◆ EXERCISE DIRECTIONS: All lines from the one with "re-timing with driven" to the end of the material, both included, are to be written out exactly and without anything else.
- - - -
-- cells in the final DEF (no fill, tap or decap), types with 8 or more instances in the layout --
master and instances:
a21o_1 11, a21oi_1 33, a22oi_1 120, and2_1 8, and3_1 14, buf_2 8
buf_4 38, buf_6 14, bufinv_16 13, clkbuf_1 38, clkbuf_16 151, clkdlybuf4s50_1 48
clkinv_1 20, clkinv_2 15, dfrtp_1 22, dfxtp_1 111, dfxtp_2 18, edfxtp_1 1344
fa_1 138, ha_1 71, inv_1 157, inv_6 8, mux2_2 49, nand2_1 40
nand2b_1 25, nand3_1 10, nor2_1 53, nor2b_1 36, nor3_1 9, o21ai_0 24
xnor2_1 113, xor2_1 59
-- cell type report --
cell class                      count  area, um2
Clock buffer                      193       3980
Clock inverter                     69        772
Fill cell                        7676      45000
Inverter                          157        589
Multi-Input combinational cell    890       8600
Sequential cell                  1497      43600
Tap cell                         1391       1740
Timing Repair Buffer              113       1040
This is an optimization exercise on Yosys and OpenROAD, whose aim is small area and a short achievable clock period, not a production implementation. Only simulation tests tie the RTL to the original design; equivalence was not proved. Power and IR drop assume default switching activity.

--- flow/design.v ---
`timescale 1ns / 1ps
module core(
    input clk, rst_ni,
    input [31:0] instr,
    input [31:0] data_in,
    output [31:0] out_FU_me,
    output mw_o,
    output [31:0] pc_o, write_data_M
    );
    integer i;
    reg [31:0] pc_q, instr_id, pc_id;
    wire stall;
    wire pcsel;
    reg [31:0] target_ex;
    wire [31:0] pc_inc = pc_q + 32'd1;
    wire [31:0] pc_hold = stall ? pc_q : pc_inc;
    always @(posedge clk) begin
        pc_q <= {32{rst_ni}} & (pcsel ? target_ex : pc_hold);
        if (~stall) instr_id <= instr;
    end
    always @(posedge clk) if (~stall) pc_id <= pc_q;
    assign pc_o = pc_q;
    reg rst_d;
    always @(posedge clk) rst_d <= ~rst_ni;
    wire [6:0] opc = instr_id[6:0] & {7{~rst_d}};
    wire [2:0] f3  = instr_id[14:12];
    wire [4:0] rs1 = instr_id[19:15];
    wire [4:0] rs2 = instr_id[24:20];
    wire [4:0] rd  = instr_id[11:7];
    wire o_lui   = opc == 7'b0110111;
    wire o_auipc = opc == 7'b0010111;
    wire o_jal   = opc == 7'b1101111;
    wire o_jalr  = opc == 7'b1100111;
    wire o_br    = opc == 7'b1100011;
    wire o_ld    = opc == 7'b0000011;
    wire o_st    = opc == 7'b0100011;
    wire o_opi   = opc == 7'b0010011;
    wire o_op    = opc == 7'b0110011;
    wire o_alu   = o_opi | o_op;
    wire d_mb  = o_lui | o_auipc | o_ld | o_st | o_opi;
    wire d_md  = o_lui | o_ld;
    wire d_we  = o_lui | o_auipc | o_jal | o_jalr | o_ld | o_opi | o_op;
    wire d_pcw = o_lui | o_jal | o_jalr;
    wire d_pcs = o_lui | o_auipc;
    wire d_s2  = (o_alu & instr_id[30]) | o_br;
    wire [2:0] d_f3 = o_alu ? f3 : 3'b000;
    reg [31:0] imm;
    always @(*) begin
        imm = 0;
        if (o_lui | o_auipc) imm = {instr_id[31:12], 12'b0};
        if (o_jal)  imm = {{12{instr_id[31]}}, instr_id[19:12], instr_id[20], instr_id[30:21], 1'b0};
        if (o_jalr | o_ld | o_opi) imm = {20'b0, instr_id[31:20]};
        if (o_br)   imm = {19'b0, instr_id[31], instr_id[7], instr_id[30:25], instr_id[11:8], 1'b0};
        if (o_st)   imm = {20'b0, instr_id[31:25], instr_id[11:7]};
    end
    reg [31:0] A_op, B_fwd, link_ex;
    reg [2:0] f3_ex, bf3_ex;
    reg s2_ex, mb_ex, bc_ex, jb_ex, we_ex, md_ex, pcw_ex, mw_ex;
    reg [4:0] rd_ex;
    reg [31:0] B_op;     
    reg [31:0] fu_me, wd_me, link_me, wb;
    reg mw_me, we_me, md_me, pcw_me, we_wb;
    reg [4:0] rd_me, rd_wb;
    assign out_FU_me = fu_me;
    assign write_data_M = wd_me;
    assign mw_o = mw_me;
    assign stall = md_ex & ((rd_ex == rs1) | (rd_ex == rs2));
    wire [31:0] wbval = pcw_me ? link_me : (md_me ? data_in : fu_me);
    wire fA_m = we_ex & (rd_ex == rs1) & (|rs1);
    wire fA_w = we_me & (rd_me == rs1) & (|rs1);
    wire fB_m = we_ex & (rd_ex == rs2) & (|rs2);
    wire fB_w = we_me & (rd_me == rs2) & (|rs2);
    wire [31:0] fu;
    ex_alu u_alu(.A_op(A_op), .B(B_op), .s2_ex(s2_ex),
                 .f3_ex(f3_ex), .fu(fu));
    ex_br u_br(.A_op(A_op), .B_fwd(B_fwd), .bf3_ex(bf3_ex), .bc_ex(bc_ex), .jb_ex(jb_ex),
               .pcsel(pcsel));
    reg [31:0] rf [1:31];
    reg [31:1] valid;
    wire [31:0] oh1 = 32'd1 << rs1;
    wire [31:0] oh2 = 32'd1 << rs2;
    wire [31:0] ohw = 32'd1 << rd_wb;
    wire [31:1] sel1 = valid & oh1[31:1];
    wire [31:1] sel2 = valid & oh2[31:1];
    wire sA_pc = d_pcs;
    wire sA_fu = ~d_pcs & fA_m;
    wire sA_wb = ~d_pcs & ~fA_m & fA_w;
    wire sA_rf = ~(d_pcs | fA_m | fA_w);
    wire sB_fu = fB_m;
    wire sB_wb = ~fB_m & fB_w;
    wire sB_rf = ~(fB_m | fB_w);
    wire [31:0] rdA, rdB;
    wire [31:1] wsel = {31{we_wb}} & ohw[31:1];
    wire [31:1] wseln = ~wsel;
    wire [31:0] a_next, b_next;
    wire [31:0] rf_nxt [1:31];
    genvar gr, gb;
    generate for (gb = 0; gb < 32; gb = gb + 1) begin : g_bit
        wire [31:1] q;
        for (gr = 1; gr < 32; gr = gr + 1) begin : g_reg
            assign q[gr] = rf[gr][gb];
            rf_ao22 u_hold(.a1(wsel[gr]), .a2(wb[gb]), .b1(wseln[gr]), .b2(rf[gr][gb]), .y(rf_nxt[gr][gb]));
        end
        rf_rd31 u_ra(.s(sel1), .q(q), .y(rdA[gb]));
        rf_rd31 u_rb(.s(sel2), .q(q), .y(rdB[gb]));
    end endgenerate
    assign a_next = ({32{sA_pc}} & pc_q) | ({32{sA_fu}} & fu) | ({32{sA_wb}} & wbval)
                  | ({32{sA_rf}} & rdA);
    assign b_next = ({32{sB_fu}} & fu) | ({32{sB_wb}} & wbval) | ({32{sB_rf}} & rdB);
    always @(posedge clk)
        for (i = 1; i < 32; i = i + 1) rf[i] <= rf_nxt[i];
    always @(posedge clk or negedge rst_ni) begin
        if (~rst_ni) valid <= 0;
        else valid <= valid | wsel;
    end
    always @(posedge clk) begin
        if (~rst_ni) begin
            f3_ex <= 0; s2_ex <= 0; mb_ex <= 0;
            bc_ex <= 0; jb_ex <= 0; we_ex <= 0; md_ex <= 0; pcw_ex <= 0; mw_ex <= 0;
        end else begin
            f3_ex <= d_f3; s2_ex <= d_s2; mb_ex <= d_mb;
            bc_ex <= o_br; jb_ex <= o_jal | o_jalr; we_ex <= d_we; md_ex <= d_md;
            pcw_ex <= d_pcw; mw_ex <= o_st;
        end
    end
    always @(posedge clk) begin
        A_op <= a_next;
        B_fwd <= b_next;
        B_op <= d_mb ? imm : b_next;
        link_ex <= pc_inc;
        target_ex <= pc_id + (imm >> 2);
        bf3_ex <= f3;
        rd_ex <= rd;
    end
    always @(posedge clk) begin
        if (~rst_ni) begin
            fu_me <= 0; wd_me <= 0; mw_me <= 0; we_me <= 0; we_wb <= 0;
        end else begin
            fu_me <= rst_d ? 32'd0 : fu;
            wd_me <= rst_d ? 32'd0 : B_fwd;
            mw_me <= mw_ex; we_me <= we_ex; we_wb <= we_me;
        end
    end
    always @(posedge clk) begin
        md_me <= md_ex; pcw_me <= pcw_ex; rd_me <= rd_ex; link_me <= (pcw_ex & md_ex) ? imm : link_ex;
        wb <= wbval; rd_wb <= rd_me;
    end
endmodule
From an optimization exercise on the open Yosys and OpenROAD flow, aimed at small area and a short achievable clock period; shortcuts taken in it are not production practice. No driver is modelled on the clock port, so clock power and skew are understated where the tree is cut down; a real chip needs a root buffer or a tree. Power figures rest on the tool's default switching activity, not on a simulated workload.

## the baseline
==> module Col0_Links, before the edit <==
module Col0_Links (
    input  [23:0] p,
    output [10:0] l     
);
    wire [1:0] d [0:7];
    genvar k;
    generate for (k = 0; k < 8; k = k + 1) begin : g_d
        assign d[k] = p[3*k+1 +: 2];
    end endgenerate
    wire bs02 = (d[0] == d[5]) | (d[1] == d[4]);
    wire bd02 = (d[0] == d[4]) | (d[1] == d[5]);
    wire bs03 = (d[0] == d[7]) | (d[1] == d[6]);
    wire bd03 = (d[0] == d[6]) | (d[1] == d[7]);
    wire bs12 = (d[2] == d[5]) | (d[3] == d[4]);
    wire bd12 = (d[2] == d[4]) | (d[3] == d[5]);
    wire bs13 = (d[2] == d[7]) | (d[3] == d[6]);
    wire bd13 = (d[2] == d[6]) | (d[3] == d[7]);
    wire bs23 = (d[4] == d[7]) | (d[5] == d[6]);
    wire bd23 = (d[4] == d[6]) | (d[5] == d[7]);
    assign l[0]  = (d[0] == d[2]) | (d[1] == d[3]);      
    assign l[1]  = ~((bs02 & bd12) | (bd02 & bs12));     
    assign l[2]  = ~((bs03 & bd13) | (bd03 & bs13));     
    assign l[3]  = bd02;
    assign l[4]  = bs12;
    assign l[5]  = bd12;
    assign l[6]  = bs13;
    assign l[7]  = bd13;
    assign l[8]  = bs23;
    assign l[9]  = bd23;
    assign l[10] = bd03;
endmodule
==> module Col0_Settings, before the edit <==
module Col0_Settings (
    input  [10:0] l,
    output [2:0]  s0       
);
    wire bd01 = l[0], h2 = l[1], h3 = l[2], bd02 = l[3];
    wire bs12 = l[4], bd12 = l[5], bs13 = l[6], bd13 = l[7];
    wire bs23 = l[8], bd23 = l[9], bd03 = l[10];
    wire s1 = ~bd01 & h2 & h3;
    wire s2 = (bs12 | bd12) ? (s1 ^ bd12) : ~bd02;
    wire s3 = (bs13 | bd13) ? (s1 ^ bd13) : (bs23 | bd23) ? (s2 ^ bd23) : ~bd03;
    assign s0 = {s3, s2, s1};
endmodule
==> module Benes_8p, before the edit <==
module Benes_8p (input wire [2:0] mp0, mp1, mp2, mp3, mp4, mp5, mp6, mp7,
    input clk,
    output wire [19:0] state
);
    wire [23:0] p0 = {mp7, mp6, mp5, mp4, mp3, mp2, mp1, mp0};
    wire [10:0] l_w;
    Col0_Links c0l(.p(p0), .l(l_w));
    reg [23:0] p1;
    reg [10:0] l1;
    always @(posedge clk) begin
        p1 <= p0;
        l1 <= l_w;
    end
    wire [2:0] s0_w;
    Col0_Settings c0s(.l(l1), .s0(s0_w));
    reg [2:0] s0_2;
    reg [7:0] su_2;      
    reg [3:0] lu_2;      
    reg [5:0] sl_2;      
    wire [3:0] s0x = {s0_w, 1'b1};
    integer r;
    always @(posedge clk) begin
        s0_2 <= s0_w;
        for (r = 0; r < 4; r = r + 1) begin
            su_2[2*r +: 2] <= s0x[r] ? p1[6*r+1 +: 2] : p1[6*r+4 +: 2];
            lu_2[r]        <= s0x[r] ? p1[6*r]        : p1[6*r+3];
        end
        sl_2[1:0] <= p1[5:4];                         
        sl_2[2]   <= s0x[1] ? p1[11]    : p1[8];      
        sl_2[4:3] <= s0x[2] ? p1[17:16] : p1[14:13];  
        sl_2[5]   <= s0x[3] ? p1[22]    : p1[19];     
    end
    wire [3:0] t_w;
    wire [4:0] bu_w, bl_w;
    genvar j;
    generate for (j = 0; j < 4; j = j + 1) begin : g_t
        assign t_w[j] = (su_2[1:0] == j & ~lu_2[0]) | (su_2[3:2] == j & ~lu_2[1]) |
                        (su_2[5:4] == j & ~lu_2[2]) | (su_2[7:6] == j & ~lu_2[3]);
    end endgenerate
    Sub_Route bu(.g0(su_2[1:0]), .g1h(su_2[3]), .g2(su_2[5:4]), .g3l(su_2[6]), .s(bu_w));
    Sub_Route bl(.g0(sl_2[1:0]), .g1h(sl_2[2]), .g2(sl_2[4:3]), .g3l(sl_2[5]), .s(bl_w));
    reg [16:0] q3, q4, q5, q6, q7;
    always @(posedge clk) begin
        q3 <= {t_w, s0_2, bl_w, bu_w};
        q4 <= q3;
        q5 <= q4;
        q6 <= q5;
        q7 <= q6;
    end
    assign state[0]  = 1'b1;
    assign state[1]  = 1'b1;
    assign state[2]  = q7[1];
    assign state[3]  = q7[3];
    assign state[4]  = q7[13];
    assign state[5]  = q7[10];
    assign state[6]  = q7[0];
    assign state[7]  = q7[2];
    assign state[8]  = q7[4];
    assign state[9]  = q7[14];
    assign state[10] = q7[11];
    assign state[11] = 1'b1;
    assign state[12] = q7[6];
    assign state[13] = q7[8];
    assign state[14] = q7[15];
    assign state[15] = q7[12];
    assign state[16] = q7[5];
    assign state[17] = q7[7];
    assign state[18] = q7[9];
    assign state[19] = q7[16];
endmodule
clock: 2.5 ns
lec_check: 0
cap_margin: 20
core_margin: 2
core_utilization: 60
setup_slack_margin: 1.3
slew_margin: 20
standard.sh (not shown) runs the stock make flow with config.mk's settings and CLKGATE_MAP_FILE= SYNTH_SCRIPT=/design/flow/synth_recipe.tcl, a recipe that flattens the netlist after the stock synthesis.
==> flow/flow/run.sh <==
#!/bin/bash
# The standard layout, with the clock tree built by flow/clock_tree.tcl (a
# tree with up to FLOW_CTS_LEAF registers per leaf buffer) in
# place of TritonCTS's.
set -euo pipefail
here=$(pwd)
export FLOW_CTS_LEAF=${FLOW_CTS_LEAF:-38}
export FLOW_CLOCK_PORT=clk
bash standard.sh "PRE_CTS_TCL=$here/flow/clock_tree.tcl" "BUFFER_PORTS_ARGS=-buffer_cell sky130_fd_sc_hd__buf_2" finish > "$here/make_finish.log" 2>&1
test -f out/final.def
Other scripts of this flow, unchanged in this note and not shown: flow/flow/clock_tree.tcl
### the baseline -> the candidate
--- a/flow/design.v
+++ b/flow/design.v
@@ -1,8 +1,8 @@
 module Col0_Links (
     input  [23:0] p,
-    output [10:0] l     
+    output [8:0] l     
 );
     wire [1:0] d [0:7];
     genvar k;
     generate for (k = 0; k < 8; k = k + 1) begin : g_d
         assign d[k] = p[3*k+1 +: 2];
@@ -15,30 +15,28 @@
     wire bd12 = (d[2] == d[4]) | (d[3] == d[5]);
     wire bs13 = (d[2] == d[7]) | (d[3] == d[6]);
     wire bd13 = (d[2] == d[6]) | (d[3] == d[7]);
     wire bs23 = (d[4] == d[7]) | (d[5] == d[6]);
     wire bd23 = (d[4] == d[6]) | (d[5] == d[7]);
-    assign l[0]  = (d[0] == d[2]) | (d[1] == d[3]);      
-    assign l[1]  = ~((bs02 & bd12) | (bd02 & bs12));     
-    assign l[2]  = ~((bs03 & bd13) | (bd03 & bs13));     
-    assign l[3]  = bd02;
-    assign l[4]  = bs12;
-    assign l[5]  = bd12;
-    assign l[6]  = bs13;
-    assign l[7]  = bd13;
-    assign l[8]  = bs23;
-    assign l[9]  = bd23;
-    assign l[10] = bd03;
+    wire bd01 = (d[0] == d[2]) | (d[1] == d[3]);
+    assign l[0] = ~(bd01 | (bs02 & bd12) | (bd02 & bs12) | (bs03 & bd13) | (bd03 & bs13));
+    assign l[1] = bd02;
+    assign l[2] = bs12;
+    assign l[3] = bd12;
+    assign l[4] = bs13;
+    assign l[5] = bd13;
+    assign l[6] = bs23;
+    assign l[7] = bd23;
+    assign l[8] = bd03;
 endmodule
 module Col0_Settings (
-    input  [10:0] l,
+    input  [8:0]  l,
     output [2:0]  s0       
 );
-    wire bd01 = l[0], h2 = l[1], h3 = l[2], bd02 = l[3];
-    wire bs12 = l[4], bd12 = l[5], bs13 = l[6], bd13 = l[7];
-    wire bs23 = l[8], bd23 = l[9], bd03 = l[10];
-    wire s1 = ~bd01 & h2 & h3;
+    wire s1   = l[0], bd02 = l[1];
+    wire bs12 = l[2], bd12 = l[3], bs13 = l[4], bd13 = l[5];
+    wire bs23 = l[6], bd23 = l[7], bd03 = l[8];
     wire s2 = (bs12 | bd12) ? (s1 ^ bd12) : ~bd02;
     wire s3 = (bs13 | bd13) ? (s1 ^ bd13) : (bs23 | bd23) ? (s2 ^ bd23) : ~bd03;
     assign s0 = {s3, s2, s1};
 endmodule
 module Sub_Route (
@@ -60,14 +58,14 @@
 module Benes_8p (input wire [2:0] mp0, mp1, mp2, mp3, mp4, mp5, mp6, mp7,
     input clk,
     output wire [19:0] state
 );
     wire [23:0] p0 = {mp7, mp6, mp5, mp4, mp3, mp2, mp1, mp0};
-    wire [10:0] l_w;
+    wire [8:0] l_w;
     Col0_Links c0l(.p(p0), .l(l_w));
     reg [23:0] p1;
-    reg [10:0] l1;
+    reg [8:0] l1;
     always @(posedge clk) begin
         p1 <= p0;
         l1 <= l_w;
     end
     wire [2:0] s0_w;
## What came out
The baseline ended with every stage complete and zero timing, DRC or antenna violations.
The candidate completed end to end with timing, DRC and antenna clean.
Area of combinational cells with multiple inputs | the candidate below the baseline
The candidate vs the baseline on power per cell area: the candidate is the lower one.
Wire length of the first global-routing pass was lower in the run labelled the candidate.
The candidate ended up with a lower least setup slack across all paths after layout than the baseline did.
Relative to the baseline, the number of nets in the final layout measured on the candidate has decreased by more than 10%.
No functional check of the RTL was part of any run of this note. In every run of this note, the design's own scripts or RTL, not TritonCTS, make the clock network.

==> re-timing with driven ports <==
The results above use ideal ports. As a check the final layouts listed here were re-extracted and re-timed, cells and wires unchanged.
Step 1, drivers: a clkbuf_16 drives clk and a buf_2 each remaining input, both assumed.
Step 2 also shifts input and output timing later by t, the mid clock arrival at the registers, as if the neighbouring blocks saw the same clock.
Three values: ideal ports, drivers, drivers and shift; two values: the first two.
run | t, ns | setup slack, ns | cell pins on the clock port's net
the baseline | 0.244 | 1.105 / 1.105 / 1.105 | 4
the candidate | 0.240 | 1.056 / 1.057 / 1.032 | 4
After both steps setup and hold are still met in every run listed. The setup slack of the candidate, which loses most, moves by +0.001 ns with the drivers and by -0.024 ns with both steps.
- - - -
◆ RESPONSE TO THIS EXERCISE:
==> re-timing with driven ports <==
The results above use ideal ports. As a check the final layouts listed here were re-extracted and re-timed, cells and wires unchanged.
Step 1, drivers: a clkbuf_16 drives clk and a buf_2 each remaining input, both assumed.
Step 2 also shifts input and output timing later by t, the mid clock arrival at the registers, as if the neighbouring blocks saw the same clock.
Three values: ideal ports, drivers, drivers and shift; two values: the first two.
run | t, ns | setup slack, ns | cell pins on the clock port's net
the baseline | 0.244 | 1.105 / 1.105 / 1.105 | 4
the candidate | 0.240 | 1.056 / 1.057 / 1.032 | 4
After both steps setup and hold are still met in every run listed. The setup slack of the candidate, which loses most, moves by +0.001 ns with the drivers and by -0.024 ns with both steps.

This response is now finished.